GOOD ARTICLE ON THE DEATH PENALTY here. Diligently sorts theological from prudential claims, and gets into the gritty facts in order to give us some information about those prudential claims. A few scattered thoughts:

Harrington writes, “Prudentially, the evidence is far from convincing that American prisons are up to the task of protecting the safety of persons.” He doesn’t go on to say (though I have no reason to believe he disagrees with this) that if he is correct in his prudential judgment, Catholics should be working to change that situation. In other words, if, prudentially, the death penalty can and should be applied in contemporary America because our prisons suck so much, Catholics should be working to make the sucking stop, and then, once that task is accomplished, we should turn to working against the death penalty. We should not accept the death penalty as status quo even if we agree that today it is needed.

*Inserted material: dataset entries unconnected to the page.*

**src/core/pmsc_pkg.sv**
```systemverilog
/*
 * Shared constants of the power monitor and stop-mode control block:
 * APB register offsets, bit positions inside the two 8-bit control
 * registers and the event registers, and reset values.
 * Assumes a 32-bit APB with 12-bit byte addresses.
 */
package pmsc_pkg;

    ////////////////////////////////////////////////////////////////////////
    // Bus geometry
    localparam int PMSC_ADDR_W = 12;
    localparam int PMSC_DATA_W = 32;
    localparam int PMSC_REG_W  = 8;
    localparam int PMSC_EVT_W  = 3;

    ////////////////////////////////////////////////////////////////////////
    // Register byte addresses
    localparam logic [11:0] PMSC_ADDR_CTRL1    = 12'h000;
    localparam logic [11:0] PMSC_ADDR_CTRL2    = 12'h004;
    localparam logic [11:0] PMSC_ADDR_EVT_STS  = 12'h008;
    localparam logic [11:0] PMSC_ADDR_EVT_MASK = 12'h00C;

    ////////////////////////////////////////////////////////////////////////
    // Control register 1 bit positions
    localparam int C1_DETECT_FLAG = 7;
    localparam int C1_DETECT_ACK  = 6;
    localparam int C1_IRQ_EN      = 5;
    localparam int C1_RST_EN      = 4;
    localparam int C1_STOP_EN     = 3;
    localparam int C1_LOGIC_EN    = 2;

    ////////////////////////////////////////////////////////////////////////
    // Control register 2 bit positions
    localparam int C2_WARN_FLAG = 7;
    localparam int C2_WARN_ACK  = 6;
    localparam int C2_DET_TRIP  = 5;
    localparam int C2_WARN_TRIP = 4;
    localparam int C2_PPD_FLAG  = 3;
    localparam int C2_PPD_ACK   = 2;
    localparam int C2_PD_ALLOW  = 1;
    localparam int C2_PD_KIND   = 0;

    ////////////////////////////////////////////////////////////////////////
    // Event status and mask bit positions
    localparam int EVT_DETECT = 0;
    localparam int EVT_WARN   = 1;
    localparam int EVT_PPD    = 2;

    ////////////////////////////////////////////////////////////////////////
    // Reset values
    localparam logic RST_IRQ_EN   = 1'h0;
    localparam logic RST_RST_EN   = 1'h1;
    localparam logic RST_STOP_EN  = 1'h0;
    localparam logic RST_LOGIC_EN = 1'h1;
    localparam logic RST_TRIP     = 1'h0;
    localparam logic RST_PD       = 1'h0;
    localparam logic [2:0] RST_EVT = 3'h0;
    localparam logic [31:0] RST_RDATA = 32'h0000_0000;

endpackage : pmsc_pkg

```
**src/core/pmsc_core.sv**
```systemverilog
/*
 * Power monitor and stop-mode control: undervolt detect and supply
 * warning flags with acknowledges, interrupt and reset enables, trip
 * point selects and write-once power-down controls, behind an APB slave.
 * Assumes analog comparators drive the two detector inputs
 * asynchronously, stop_mode_in and partial_wake_in come from logic on
 * pclk, and por_n is the power-on reset only.
 */
// The register offsets and the APB slave port were left to the implementer.
`timescale 1ns/1ns
`default_nettype none

module pmsc_core (
    input  wire logic        pclk,
    input  wire logic        presetn,
    input  wire logic        por_n,
    input  wire logic        psel,
    input  wire logic        penable,
    input  wire logic        pwrite,
    input  wire logic [11:0] paddr,
    input  wire logic [31:0] pwdata,
    output logic      [31:0] prdata,
    output logic             pready,
    output logic             pslverr,
    input  wire logic        undervolt_detector_in,
    input  wire logic        supply_warning_detector_in,
    input  wire logic        stop_mode_in,
    input  wire logic        partial_wake_in,
    output logic             undervolt_detector_on,
    output logic             detect_trip_select,
    output logic             warning_trip_select,
    output logic             undervolt_reset_req,
    output logic             full_powerdown_mode,
    output logic             partial_powerdown_mode,
    output logic             irq
);

    ////////////////////////////////////////////////////////////////////////
    // State
    logic       det_s1_r, det_s2_r, det_s3_r, det_f_r;
    logic       wrn_s1_r, wrn_s2_r, wrn_s3_r, wrn_f_r;
    logic       undervolt_detect_flag_r;
    logic       undervolt_irq_enable_r;
    logic       undervolt_reset_enable_r;
    logic       undervolt_stop_enable_r;
    logic       undervolt_logic_enable_r;
    logic       c1_once_r;
    logic       supply_warning_flag_r;
    logic       detect_trip_select_r;
    logic       warning_trip_select_r;
    logic       partial_powerdown_flag_r;
    logic       powerdown_allow_r;
    logic       powerdown_kind_select_r;
    logic       c2_once_r;
    logic [2:0] evt_sts_r;
    logic [2:0] evt_mask_r;
    logic [31:0] prdata_r;

    ////////////////////////////////////////////////////////////////////////
    // APB decode
    wire logic       apb_setup = psel & ~penable;
    wire logic       apb_acc   = psel & penable;
    wire logic       sel_c1    = (paddr == pmsc_pkg::PMSC_ADDR_CTRL1);
    wire logic       sel_c2    = (paddr == pmsc_pkg::PMSC_ADDR_CTRL2);
    wire logic       sel_sts   = (paddr == pmsc_pkg::PMSC_ADDR_EVT_STS);
    wire logic       sel_msk   = (paddr == pmsc_pkg::PMSC_ADDR_EVT_MASK);
    wire logic       addr_hit  = sel_c1 | sel_c2 | sel_sts | sel_msk;
    wire logic       apb_wr    = apb_acc & pwrite & addr_hit;
    wire logic       wr_c1     = apb_wr & sel_c1;
    wire logic       wr_c2     = apb_wr & sel_c2;
    wire logic       wr_sts    = apb_wr & sel_sts;
    wire logic       wr_msk    = apb_wr & sel_msk;
    wire logic [7:0] wd        = pwdata[7:0];

    // Zero wait states; unmapped addresses answer with an error
    // Writes land at the end of the access phase, one per transfer
    assign pready  = 1'h1;
    assign pslverr = apb_acc & ~addr_hit;
    assign prdata  = prdata_r;

    ////////////////////////////////////////////////////////////////////////
    // Detector input synchronisers, three stages with agreement filter.
    // The comparators are asynchronous to pclk, so only the second
    // stage reads the first; a metastable first stage reaches no logic.
    always_ff @(posedge pclk or negedge presetn) begin
        if (!presetn) begin
            det_s1_r <= 1'h0;
            det_s2_r <= 1'h0;
            det_s3_r <= 1'h0;
            wrn_s1_r <= 1'h0;
            wrn_s2_r <= 1'h0;
            wrn_s3_r <= 1'h0;
        end else begin
            det_s1_r <= undervolt_detector_in;
            det_s2_r <= det_s1_r;
            det_s3_r <= det_s2_r;
            wrn_s1_r <= supply_warning_detector_in;
            wrn_s2_r <= wrn_s1_r;
            wrn_s3_r <= wrn_s2_r;
        end
    end

    // Filtered levels change only when stages two and three agree
    // A one-cycle glitch on a comparator is dropped here
    always_ff @(posedge pclk or negedge presetn) begin
        if (!presetn) begin
            det_f_r <= 1'h0;
            wrn_f_r <= 1'h0;
        end else begin
            if (det_s2_r == det_s3_r) det_f_r <= det_s3_r;
            if (wrn_s2_r == wrn_s3_r) wrn_f_r <= wrn_s3_r;
        end
    end

    ////////////////////////////////////////////////////////////////////////
    // Detection gating and events
    // With stop enable clear the detector is off in stop, so no
    // detect event can be raised there however low the supply falls
    wire logic det_alive = undervolt_logic_enable_r
                         & (~stop_mode_in | undervolt_stop_enable_r);
    wire logic det_evt   = det_alive & det_f_r;
    wire logic wrn_evt   = wrn_f_r;
    wire logic det_ack   = wr_c1 & wd[pmsc_pkg::C1_DETECT_ACK];
    wire logic wrn_ack   = wr_c2 & wd[pmsc_pkg::C2_WARN_ACK];
    wire logic ppd_ack   = wr_c2 & wd[pmsc_pkg::C2_PPD_ACK];

    // Next values of the sticky flags; a new event wins over the ack
    wire logic det_flag_nxt = det_evt
                            | (undervolt_detect_flag_r & ~det_ack);
    wire logic wrn_flag_nxt = wrn_evt
                            | (supply_warning_flag_r & ~wrn_ack);
    wire logic ppd_flag_nxt = partial_wake_in
                            | (partial_powerdown_flag_r & ~ppd_ack);

    ////////////////////////////////////////////////////////////////////////
    // Sticky flags
    // Ack and event in one cycle leave the flag set, so a supply that
    // is still low can never be acknowledged away unseen
    always_ff @(posedge pclk or negedge presetn) begin
        if (!presetn) begin
            undervolt_detect_flag_r  <= 1'h0;
            supply_warning_flag_r    <= 1'h0;
            partial_powerdown_flag_r <= 1'h0;
        end else begin
            undervolt_detect_flag_r  <= det_flag_nxt;
            supply_warning_flag_r    <= wrn_flag_nxt;
            partial_powerdown_flag_r <= ppd_flag_nxt;
        end
    end

    ////////////////////////////////////////////////////////////////////////
    // Control register 1 enables; logic enable is write-once
    // Any write arms the lock, so a write that only changes enables
    // still freezes the logic enable until the next reset
    always_ff @(posedge pclk or negedge presetn) begin
        if (!presetn) begin
            undervolt_irq_enable_r   <= pmsc_pkg::RST_IRQ_EN;
            undervolt_reset_enable_r <= pmsc_pkg::RST_RST_EN;
            undervolt_stop_enable_r  <= pmsc_pkg::RST_STOP_EN;
            undervolt_logic_enable_r <= pmsc_pkg::RST_LOGIC_EN;
            c1_once_r                <= 1'h0;
        end else if (wr_c1) begin
            undervolt_irq_enable_r   <= wd[pmsc_pkg::C1_IRQ_EN];
            undervolt_reset_enable_r <= wd[pmsc_pkg::C1_RST_EN];
            undervolt_stop_enable_r  <= wd[pmsc_pkg::C1_STOP_EN];
            c1_once_r                <= 1'h1;
            if (!c1_once_r) begin
                undervolt_logic_enable_r <= wd[pmsc_pkg::C1_LOGIC_EN];
            end
        end
    end

    ////////////////////////////////////////////////////////////////////////
    // Write-once power-down controls of register 2
    // Both bits lock together on the first write after reset, so the
    // stop logic may trust the chosen mode until the next reset
    always_ff @(posedge pclk or negedge presetn) begin
        if (!presetn) begin
            powerdown_allow_r       <= pmsc_pkg::RST_PD;
            powerdown_kind_select_r <= pmsc_pkg::RST_PD;
            c2_once_r               <= 1'h0;
        end else if (wr_c2 && !c2_once_r) begin
            powerdown_allow_r       <= wd[pmsc_pkg::C2_PD_ALLOW];
            powerdown_kind_select_r <= wd[pmsc_pkg::C2_PD_KIND];
            c2_once_r               <= 1'h1;
        end
    end

    ////////////////////////////////////////////////////////////////////////
    // Trip selects survive every reset but power-on
    // An undervolt reset thus keeps the thresholds software chose,
    // and the comparators do not jump while the supply recovers
    always_ff @(posedge pclk or negedge por_n) begin
        if (!por_n) begin
            detect_trip_select_r  <= pmsc_pkg::RST_TRIP;
            warning_trip_select_r <= pmsc_pkg::RST_TRIP;
        end else if (wr_c2) begin
            detect_trip_select_r  <= wd[pmsc_pkg::C2_DET_TRIP];
            warning_trip_select_r <= wd[pmsc_pkg::C2_WARN_TRIP];
        end
    end

    ////////////////////////////////////////////////////////////////////////
    // Event status (write one to clear, set wins) and mask
    // A source still active re-sets its bit in the cycle of the clear
    wire logic [2:0] evt_set = {partial_wake_in, wrn_evt, det_evt};
    wire logic [2:0] evt_clr = wr_sts ? wd[2:0] : 3'h0;
    wire logic [2:0] evt_sts_nxt = evt_set | (evt_sts_r & ~evt_clr);

    always_ff @(posedge pclk or negedge presetn) begin
        if (!presetn) begin
            evt_sts_r  <= pmsc_pkg::RST_EVT;
            evt_mask_r <= pmsc_pkg::RST_EVT;
        end else begin
            evt_sts_r <= evt_sts_nxt;
            if (wr_msk) evt_mask_r <= wd[2:0];
        end
    end

    ////////////////////////////////////////////////////////////////////////
    // Read data; acknowledge bits always read zero
    wire logic [7:0] rd_c1 = {undervolt_detect_flag_r, 1'h0,
                              undervolt_irq_enable_r,
                              undervolt_reset_enable_r,
                              undervolt_stop_enable_r,
                              undervolt_logic_enable_r, 2'h0};
    wire logic [7:0] rd_c2 = {supply_warning_flag_r, 1'h0,
                              detect_trip_select_r,
                              warning_trip_select_r,
                              partial_powerdown_flag_r, 1'h0,
                              powerdown_allow_r,
                              powerdown_kind_select_r};
    logic [31:0] rdata_nxt;

    // Address mux for reads
    always_comb begin
        rdata_nxt = pmsc_pkg::RST_RDATA;
        if (sel_c1) begin
            rdata_nxt = {24'h00_0000, rd_c1};
        end else if (sel_c2) begin
            rdata_nxt = {24'h00_0000, rd_c2};
        end else if (sel_sts) begin
            rdata_nxt = {29'h0000_0000, evt_sts_r};
        end else if (sel_msk) begin
            rdata_nxt = {29'h0000_0000, evt_mask_r};
        end
    end

    // Read data captured at the end of the setup cycle, so prdata comes
    // from a flip-flop and stands through the access phase
    always_ff @(posedge pclk or negedge presetn) begin
        if (!presetn) begin
            prdata_r <= pmsc_pkg::RST_RDATA;
        end else if (apb_setup && !pwrite) begin
            prdata_r <= rdata_nxt;
        end
    end

    ////////////////////////////////////////////////////////////////////////
    // Outputs to the analog side, reset controller and stop logic
    // The reset request is gated by the logic enable but not by stop, so
    // a detector with its logic enable or its reset enable clear can never reset the system from a stale flag
    assign undervolt_detector_on  = det_alive;
    assign detect_trip_select     = detect_trip_select_r;
    assign warning_trip_select    = warning_trip_select_r;
    assign undervolt_reset_req    = undervolt_detect_flag_r
                                  & undervolt_reset_enable_r
                                  & undervolt_logic_enable_r;
    assign full_powerdown_mode    = powerdown_allow_r
                                  & ~powerdown_kind_select_r;
    assign partial_powerdown_mode = powerdown_allow_r
                                  & powerdown_kind_select_r;
    assign irq = (undervolt_detect_flag_r & undervolt_irq_enable_r)
               | (|(evt_sts_r & evt_mask_r));

    ////////////////////////////////////////////////////////////////////////
    // Checks
    AST_DETECT_SET: assert property (@(posedge pclk) disable iff (!presetn)
        det_evt |=> undervolt_detect_flag_r)
        else $error("detect event did not set the flag");

    AST_DETECT_ACK: assert property (@(posedge pclk) disable iff (!presetn)
        det_ack && !det_evt |=> !undervolt_detect_flag_r)
        else $error("detect ack did not clear the flag");

    AST_ACK_READS_ZERO: assert property (@(posedge pclk)
        disable iff (!presetn)
        apb_setup && !pwrite && (sel_c1 || sel_c2)
        |=> !prdata[pmsc_pkg::C1_DETECT_ACK]
        && !(prdata[pmsc_pkg::C2_PPD_ACK] && $past(sel_c2)))
        else $error("acknowledge bit read back as one");

    AST_IRQ_LEVEL: assert property (@(posedge pclk) disable iff (!presetn)
        undervolt_detect_flag_r && undervolt_irq_enable_r
        |-> irq)
        else $error("interrupt low while detect flag enabled");

    AST_RESET_REQ: assert property (@(posedge pclk) disable iff (!presetn)
        det_evt && undervolt_reset_enable_r && !wr_c1
        |=> undervolt_reset_req)
        else $error("reset request missing after detect");

    AST_STOP_GATE: assert property (@(posedge pclk) disable iff (!presetn)
        stop_mode_in && !undervolt_stop_enable_r
        |-> !undervolt_detector_on)
        else $error("detector active in stop without enable");

    AST_LOGIC_OFF: assert property (@(posedge pclk) disable iff (!presetn)
        !undervolt_logic_enable_r
        |=> !$rose(undervolt_detect_flag_r))
        else $error("detect flag rose with logic disabled");

    AST_ONCE_C1: assert property (@(posedge pclk) disable iff (!presetn)
        c1_once_r && wr_c1
        |=> $stable(undervolt_logic_enable_r))
        else $error("once-only enable changed on a second write");

    AST_WARN_PRESENT: assert property (@(posedge pclk)
        disable iff (!presetn)
        wrn_f_r ##1 wrn_f_r |-> supply_warning_flag_r)
        else $error("warning flag clear while warning present");

    AST_WARN_STICKY: assert property (@(posedge pclk) disable iff (!presetn)
        supply_warning_flag_r && !wrn_ack
        |=> supply_warning_flag_r)
        else $error("warning flag dropped without ack");

    AST_PPD_SET: assert property (@(posedge pclk) disable iff (!presetn)
        partial_wake_in |=> partial_powerdown_flag_r
        ##1 (partial_powerdown_flag_r || $past(ppd_ack)))
        else $error("partial power-down flag not set on wake");

    AST_PD_ONCE: assert property (@(posedge pclk) disable iff (!presetn)
        c2_once_r && wr_c2 |=> $stable(powerdown_allow_r)
        && $stable(powerdown_kind_select_r))
        else $error("write-once power-down control changed");

    AST_WARN_CLEAR: assert property (@(posedge pclk) disable iff (!presetn)
        wrn_ack && !wrn_evt |=> !supply_warning_flag_r)
        else $error("warning ack without warning did not clear");

    AST_PPD_ACK: assert property (@(posedge pclk) disable iff (!presetn)
        ppd_ack && !partial_wake_in
        |=> !partial_powerdown_flag_r)
        else $error("partial power-down ack did not clear the flag");

    AST_TRIP_WRITE: assert property (@(posedge pclk)
        disable iff (!presetn || !por_n)
        wr_c2 |=> detect_trip_select_r
        == $past(wd[pmsc_pkg::C2_DET_TRIP]))
        else $error("detect trip select did not take the write");

endmodule : pmsc_core

`default_nettype wire

```
**config.mk**
```make
export PLATFORM = sky130hd
export DESIGN_NAME = pmsc_core
export DESIGN_NICKNAME = d
export VERILOG_FILES = /design/src/core/pmsc_pkg.sv /design/src/core/pmsc_core.sv
export SDC_FILE = /design/constraint.sdc
export NUM_CORES = 1
export LEC_CHECK = 0
export ABC_AREA = 1
export ABC_CLOCK_PERIOD_IN_PS = 1700
export BUFFER_PORTS_ARGS = -buffer_cell sky130_fd_sc_hd__clkbuf_2
export CAP_MARGIN = 10
export CORE_ASPECT_RATIO = 0.7
export CORE_UTILIZATION = 45
export CTS_CLUSTER_SIZE = 16
export DETAILED_ROUTE_END_ITERATION = 12
export PLACE_DENSITY_LB_ADDON = 0.1
export SETUP_SLACK_MARGIN = 0.1
export SLEW_MARGIN = 20
export SYNTH_ARGS = -nofsm -noshare
export SYNTH_HDL_FRONTEND = slang
export SYNTH_SLANG_ARGS = --single-unit
```
**constraint.sdc**
```tcl
create_clock -name pclk -period 1.7 [get_ports pclk]
set_clock_uncertainty 0.2 [all_clocks]
set_input_delay 0.34 -clock pclk [delete_from_list [all_inputs] [get_ports pclk]]
set_output_delay 0.34 -clock pclk [all_outputs]
set_load 0.03 [all_outputs]
```
==> results.cfg <==
[status]
run_status = finished with violations
failed_checks = setup timing

[worst_setup_path]
arrival_ns = 1.18
worstPathMaxFanout = 3
crit_family = flip-flops
setup.worst_path.start_class = flip-flop
crit_type = flip-flop to output port
crit_path_max_cell_delay_ns = 0.54
setup.worst_path.end_class = output port
cell_at_the_slowest_stage_of_the_critical_path = dfstp_2
cp.required_ns = 1.16
critical_path.cell_chain = inv_2 -> a21oi_4 -> buf_8
path_buf_inv = 2

[placed_design]
port-buffer-count = 43
placed_area_um2 = 2050
globalplace.congestion = 0.764
numPlacedInstances = 315
place_hpwl_um = 2540

[yosys]
ys_seq_elements = 34
ys_top_cells_by_area = dfrtp_1 (45%), nand2_1 (15%), buf_4 (11%)
yosys.cell_count.top_type = nand2_1
post_synth_num_cell_types = 21
synth.cell_area_um2 = 1770
synth_sequential_area_ratio_pct = 48.2
library_cell_occupying_the_most_area_in_the_post_synthesis_netlist = dfrtp_1
yosys_warnings = 0
ys_async_sr_fraction_pct = 100
syn_area_per_cell_um2 = 8.24
ys_top_cells_by_count = nand2_1 (69), dfrtp_1 (32), buf_4 (26), inv_1 (20), nor2_1 (18)
synth-main-ff-cell = dfrtp_1
portion_of_synthesized_cell_area_occupied_by_the_leading_cell_type_pct = 45.2
synth_enable_flop_cells = 0
netlist_instances = 215

[min_path]
hp-class = primary input to flip-flop

[floorplan]
boundaryPins = 95
placementRows = 18
floorplan.initialDensity_pct = 48.6
chipHeight_um = 54.5
die_area_um2 = 4200
dieWidth_um = 77.0
coreArea_um2 = 3650

[final_layout]
layout.cell_area.non_filler_um2 = 2300
final_layout_size_suffix_gt1_share_pct = 30.6
finish.utilization_pct = 63.0
final_nets = 337
antennaDiodeCount = 0
layout-area-overhead-vs-synth_pct = 29.7
largest_register_ffs = 7
layout.filler_cells = 319
final-instance-count-excl-fill = 334

[timing]
unrepaired_setup_endpoints_after_global_routing = true
report.final.setup_viol = 1
final_max_slew_viol_count = 0
final_hold_viol_count = 0
postLayoutSetupSlackWorst_ns = -0.0216
final_min_period_over_clock_period_pct = 101
timing.fmax_ghz = 0.581
finalCriticalPeriod_ns = 1.72

[grt]
wire_length_of_the_first_global_routing_pass_um = 5870
grt_antenna_before_repair = 0
grt_start_max_net_pins = 33
grt_pass1_vias = 1274
grt_use_total_pct = 19.0
gr-total-overflow = 0

[clocking]
clk-insertion-delay-late_ns = 0.29
cts_root_buf = clkbuf_8
clkSinkCount = 34
h_tree_depth = 2
cts_tree = done
clk_pin_slew_ns = 0.07
cts_buffers = 5
clockBufferDepth = 2

[route]
drtAntennaViolNets = 0
first_pass_iters = 4
drt-initial-drc-count = 64
drt-total-wl_um = 3520
route.detailed.drc = 0
wl_per_cell_um = 10.5
detailroute.via_count = 1423
via_per_inst = 4.26

[power]
power-per-cell-area_nw_per_um2 = 779
finalPower_mw = 1.79
power.ir.vdd_worst_v = 0.000706
total_leakage_power_nw = 1.24

[run]
cap_viol_max_count = 0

Christian opponents of the death penalty are often accused, by other Christians, of fetishizing life in a way that is more humanist than Christian. The accusation is that death penalty opponents believe (or have embraced a worldview that springs from the belief) that death is the end–that it is the worst thing that can ever happen–that there is no Hell, no Heaven, no judgment–and that therefore life must be preserved at all cost. I find this accusation unconvincing, largely because it can be so easily applied to most supporters of the death penalty. Most contemporary supporters of the death penalty support it only in cases of murder. Murder is different. Murder is distinct. Why? Because killing, although perhaps not the worst thing you can do to someone (and how are we to even begin judging whether it is worse to be killed or tortured, killed or raped, killed or pressured into denying your faith–how can that calculus ever be made?!), is different. It is the end of the life we know, even if it is also rebirth into a new life. Unless supporters of the death penalty are willing to call for its application in cases of (say) rape, child abuse, grand theft auto, or killing the king’s deer–then I don’t see how they can responsibly claim that the view that “death is different” is an anti-Christian view.

And if death penalty supporters are willing to extend the penalty so far–or even just to cover all murders–then you can kiss goodbye the standard pro-death penalty argument that the USA doesn’t execute the innocent. If that claim is true (and I really don’t know, though there are serious horror stories about the quality of the legal counsel given to men who were executed), it is true because there are so many barriers to execution in this country now, and because, relative to the number of murders, we don’t execute that many people. Ease the standards for execution and you will see innocent men sent to the chair.

And if you don’t extend the death penalty to all murders, if you keep it, as it is today, dependent on a number of shifting factors that deem some murders more deserving of death than others, how is that to be justified? What is there to say to the anguished mother who asks why her child’s death wasn’t important enough to warrant the supreme penalty? In practice, distinguishing between death-penalty and jail-time cases is messy, an ugly wrangling of lawyers, grief, and sympathy. If we kill murderers to send a message, are we actually clear on what message we’re sending?

Finally–too many arguments for the death penalty (not all, of course, but too many) are also arguments for torture. For example, the notion that the criminal must receive punishment that is somehow proportionate to his crime. Well, the death penalty is not always proportionate to the crime. How is lethal injection “enough” when compared to the rape and murder of 14 women? How is that “proportionate”? If we really wanted proportionate justice, we would kill painfully and slowly. (And I think some equivalent of this mindset is behind the view that prison rape isn’t a big deal because, after all, they’re just prisoners.) Proportionate justice, an eye for an eye, is neither attainable nor desirable. So put that argument aside and move on.

Anyway, Harrington makes a good distinction between what the Church can and does say, and what she can’t and doesn’t. Clear, readable, journalistic. Good stuff.